Goal of the exercise: Reply with nothing but how many lines in the entries below include "instances".

[Opening Provided entries section]

## flow/run.sh

```bash
#!/bin/bash
# OpenROAD 26Q1-2900-gdf79404cd8, Yosys 0.63+post, stock flow scripts
make -C /OpenROAD-flow-scripts/flow DESIGN_CONFIG=/design/flow/config.mk WORK_HOME=/design/flow/orfs finish
```

## flow/config.mk

```make
export PLATFORM = sky130hd
export DESIGN_NAME = uart_tx_hamming13
export DESIGN_NICKNAME = uart_tx_hamming13
export VERILOG_FILES = /design/flow/design.v
export SDC_FILE = /design/flow/constraint.sdc
export NUM_CORES = 4
export LEC_CHECK = 1
export CORE_AREA = 10 10 112 112
export DIE_AREA = 0 0 122 122
```

## flow/constraint.sdc

```tcl
current_design uart_tx_hamming13

set clk_period 3.8
set clk_io_pct 0.2

create_clock -name clk0 -period $clk_period [get_ports {clk}]

set non_clock_inputs [all_inputs -no_clocks]
set_input_delay [expr $clk_period * $clk_io_pct] -clock clk0 $non_clock_inputs
set_output_delay [expr $clk_period * $clk_io_pct] -clock clk0 [all_outputs]
```

## flow/design.v

```verilog
module hamming13_encoder(
    input  wire [7:0] data_in,    
    output wire [12:0] code_out   
);
    wire d1 = data_in[0];
    wire d2 = data_in[1];
    wire d3 = data_in[2];
    wire d4 = data_in[3];
    wire d5 = data_in[4];
    wire d6 = data_in[5];
    wire d7 = data_in[6];
    wire d8 = data_in[7];
    wire p1 = d1 ^ d2 ^ d4 ^ d5 ^ d7;
    wire p2 = d1 ^ d3 ^ d4 ^ d6 ^ d7;
    wire p4 = d2 ^ d3 ^ d4 ^ d8;
    wire p8 = d5 ^ d6 ^ d7 ^ d8;
    wire p_total = p1 ^ p2 ^ p4 ^ p8 ^ d1 ^ d2 ^ d3 ^ d4 ^ d5 ^ d6 ^ d7 ^ d8;
    assign code_out = { p_total, d8, d7, d6, d5, p8, d4, d3, d2, p4, d1, p2, p1 };
endmodule
module uart_tx_hamming13 #(
    parameter CLKS_PER_BIT = 8
)(
    input        clk,
    input        rst_n,
    input  [7:0] data_in,       
    input        tx_start,      
    output reg   tx_serial,     
    output reg   tx_done        
);
    localparam IDLE       = 3'd0;
    localparam START_BIT  = 3'd1;
    localparam DATA_BITS  = 3'd2;
    localparam STOP_BIT   = 3'd3;
    localparam CLEANUP    = 3'd4;
    reg [2:0] state;
    reg [3:0] bit_index;
    reg [15:0] clk_count;
    reg [15:0] tx_word;    
    reg        sending_high_byte;
    wire [12:0] encoded_bits;
    hamming13_encoder encoder_inst (
        .data_in(data_in),
        .code_out(encoded_bits)
    );
    always @(*) begin
        tx_word = {encoded_bits[12:5], encoded_bits[4:0], 3'b000};  
    end
    always @(posedge clk or negedge rst_n) begin
        if (!rst_n) begin
            state <= IDLE;
            tx_serial <= 1'b1;
            tx_done <= 1'b0;
            clk_count <= 0;
            bit_index <= 0;
            sending_high_byte <= 1'b1;
        end else begin
            case (state)
                IDLE: begin
                    tx_serial <= 1'b1;
                    tx_done <= 1'b0;
                    if (tx_start) begin
                        sending_high_byte <= 1'b1;
                        bit_index <= 0;
                        clk_count <= 0;
                        state <= START_BIT;
                    end
                end
                START_BIT: begin
                    tx_serial <= 1'b0;
                    if (clk_count < CLKS_PER_BIT - 1)
                        clk_count <= clk_count + 1;
                    else begin
                        clk_count <= 0;
                        state <= DATA_BITS;
                    end
                end
                DATA_BITS: begin
                    tx_serial <= sending_high_byte ? tx_word[15 - bit_index] : tx_word[7 - bit_index];
                    if (clk_count < CLKS_PER_BIT - 1)
                        clk_count <= clk_count + 1;
                    else begin
                        clk_count <= 0;
                        if (bit_index < 7)
                            bit_index <= bit_index + 1;
                        else begin
                            bit_index <= 0;
                            state <= STOP_BIT;
                        end
                    end
                end
                STOP_BIT: begin
                    tx_serial <= 1'b1;
                    if (clk_count < CLKS_PER_BIT - 1)
                        clk_count <= clk_count + 1;
                    else begin
                        clk_count <= 0;
                        if (sending_high_byte) begin
                            sending_high_byte <= 1'b0;
                            state <= START_BIT;  
                        end else begin
                            state <= CLEANUP;
                            tx_done <= 1'b1;
                        end
                    end
                end
                CLEANUP: begin
                    state <= IDLE;
                    tx_done <= 1'b0;
                end
            endcase
        end
    end
endmodule
```

==> flow_summary.json <==
{
  "outcome": "finished clean",
  "cp-start-kind": "input pin",
  "post-route-period-util_pct": 62.24,
  "ctsHoldBuffers": 0,
  "max_cap_viol_count": 0,
  "area_delta_synth_final_pct": 19.95,
  "antenna_found_initial": 0,
  "grt_usage_pct": 4.101,
  "arrival_ns": 2.58,
  "cts_resized": 0,
  "setup_viol": 0,
  "power_frac_seq_pct": 58.3,
  "grt_max_degree": 29,
  "ys_types": 46,
  "drive_gt1_share_pct": 7.303,
  "cts_tree": "done",
  "finalWorstSetupSlack_ns": 1.435,
  "syn_area_sq_mm": 0.001568,
  "syn_inst": 166,
  "synth-async-reset-ratio_pct": 100.0,
  "yosys_area_sq_mm": 0.001568,
  "yosys_cells": 166,
  "drt_iter0_markers": 34,
  "layout_top_cell": "dfrtp_1",
  "drc": 0,
  "cts_buffer_depth": 2,
  "antenna_cells": 0,
  "grt_pass1_vias": 1178,
  "cts_made_buffers": 3,
  "die_width_um": 122,
  "peakVddDrop_mv": 0.1183,
  "yosys.area.top_type": "dfrtp_1",
  "top_area_share_pct": 39.90,
  "power_density_mw_per_mm2": 277.3,
  "postCtsSetupRepairBufs": 0,
  "synth_warnings": 1,
  "clock-sinks": 28,
  "post-dp-hpwl_um": 2274,
  "gr-total-overflow": 0,
  "initCoreUtil_pct": 15.32,
  "drtPass1Iterations": 4,
  "finClkSkew_ns": 0.002285,
  "gp_congestion": 0.7702,
  "core_area_sq_mm": 0.01023,
  "clk_latency_ns": 0.27,
  "rows": 37,
  "cp_slowest_cell": "clkdlybuf4s50_1",
  "layout_top_cells": "25 x dfrtp_1, 22 x nor2_1, 17 x nand2_1, 12 x clkdlybuf4s50_1, 10 x a21oi_1",
  "synth.area.top_cells": "dfrtp_1 40%, nor2_1 5.3%, dfstp_2 5.0%, nand2_1 4.1%, xnor2_1 3.9%",
  "combPwrFrac_pct": 10.9,
  "rsz0062_at_grt": "false",
  "io_buffers": 12,
  "critPathMaxStageDelay_ns": 0.52,
  "edf_count": 0,
  "drv_slew": 0,
  "io_pins": 13,
  "syn_avg_cell_area_sq_um": 9.444,
  "grt_pass1_wl_um": 5388,
  "p_sw_share_pct": 21.80,
  "synth-seq-cells": 28,
  "switchingPower_uw": 113.7,
  "hold_violations": 0,
  "max_freq_ghz": 0.4228,
  "root_buffer": "clkbuf_8",
  "path_cells": "clkdlybuf4s50_1 -> xor2_1 -> xnor2_1 -> nand2_1 -> xor2_1 -> a2111oi_0 -> o311a_1",
  "hold_path.class": "register to register",
  "tightest_slew_ns": 0.4547,
  "ff_type": "dfrtp_1",
  "die_h_um": 122,
  "p_leak_uw": 0.0008076,
  "wl_per_cell_um": 9.748,
  "crit_path_frequent_cell": "xor2_1",
  "fillers": 1105,
  "timing.final.crit_period_ns": 2.365,
  "vias": 1217,
  "crit_type": "input pin to register",
  "crit_required_ns": 4.01,
  "p_int_uw": 407.8,
  "warning_count": 25,
  "viasPerCell": 3.876,
  "pre_cts_ws_ns": 1.164,
  "p_clk_share_pct": 30.9,
  "dieArea_sq_mm": 0.01488,
  "cp-end-kind": "register",
  "max_slew_margin_pct": 69.69,
  "ys_seq_share_pct": 44.93,
  "cp_max_fo": 3,
  "clk_transition_reported_paths_ns": 0.09,
  "tns_ns": 0,
  "postRouteAntennaNets": 0,
  "htree_levels": 1,
  "routed_wirelength_um": 3061
}
flip-flops by register name, summed over array words and instances (netlist names):
register and cells:
sending_high_byte 1, state 5, bit_index 4, tx_serial 1
clk_count 16, tx_done 1
per-layer routing:
layer,GRT usage (%),up-vias,share of wire [%]
li1,-,630,-
met1,5.702,574,50
met2,7.133,11,48
met3,0,2,0.95
met4,0.7452,0,1.4
met5,0,-,0
worst paths after layout:
path / from / to / slack, ns / cells past startpoint
setup / recovery: data_in[6] / tx_serial$_DFFE_PN1P_ / 1.43 / 7
hold / removal: state[1]$_DFF_PN0_ / tx_done$_DFFE_PN0P_ / 0.45 / 1
setup reg to reg: clk_count[0]$_DFFE_PN0P_ / bit_index[0]$_DFFE_PN0P_ / 1.84 / 6
hold reg to reg: state[1]$_DFF_PN0_ / tx_done$_DFFE_PN0P_ / 0.45 / 1
max in group asynchronous: rst_n / state[0]$_DFF_PN1_ / 2.62 / 2
min in group asynchronous: rst_n / clk_count[11]$_DFFE_PN0P_ / 0.86 / 2
critical path, delay by kind of cell:
family / cells / cell delay, ns
buffers and inverters: 1 / 0.52
AND-OR/OR-AND: 2 / 0.64
XOR/XNOR: 3 / 0.58
AND/OR/NAND/NOR: 1 / 0.08
power groups by stage:
stage                 Sequential, uW  Combinational (uW)  Clock [uW]
after CTS                        304                57.5         170
after global routing             304                62.9         181
final                            304                56.6         161
area by class of cell:
cell class              instances  area (sq um)  area share (%)
clock buffers                   4         45.04           2.395
inverters                       1         3.754          0.1996
multi-input cells             131         822.0           43.71
flip-flops and latches         28         704.4           37.46
well taps                     136         170.2           9.049
repair buffers                 14         135.1           7.186
cell usage after synthesis, drive strengths merged, types with 2 or more instances:
| cell type | instances |
|---|---|
| o21ai | 4 |
| nand3b | 2 |
| xor2 | 5 |
| dfstp | 3 |
| o211ai | 2 |
| a21o | 3 |
| dfrtp | 25 |
| a31oi | 7 |
| ha | 3 |
| and4 | 3 |
| mux2i | 2 |
| nand4 | 2 |
| and3 | 4 |
| nor2b | 3 |
| nor2 | 22 |
| nand2 | 17 |
| xnor2 | 8 |
| a211oi | 2 |
| o31ai | 2 |
| buf | 5 |
| nor3 | 4 |
| nor4 | 3 |
| nand3 | 8 |
| a21oi | 10 |
| nand2b | 2 |
stage by stage:
step | area (sq um) | hold WS [ns] | std cells | power (uW) | utilization [%]
after global routing | 1881 | 0.4732 | 314 | 547.9 | 18.38
after global placement | 1836 | 0.4457 | 310 | 366.6 | 17.94
after detailed placement | 1836 | 0.4389 | 310 | 367.1 | 17.94
final | 1881 | 0.4499 | 314 | 521.5 | 18.38
after floorplan | 1568 | 0.4227 | 166 | 335.9 | -
after CTS | 1881 | 0.4544 | 314 | 531.8 | 18.38
logic make-up (layout without fill, tap and decap cells):
kind of cell    Yosys count  in the layout  share of synthesized area (%)
compound gates           37             37                          15.80
xor+xnor                 13             13                          7.742
fa+ha+maj                 3              3                          2.395
buf+inv                   7             19                          2.633
flops                    28             28                          44.93
mux                       2              2                          1.277
simple gates             76             76                          25.22
Power is estimated from default activity; no workload was simulated.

[Closing Provided entries section]

Reply to the task: 4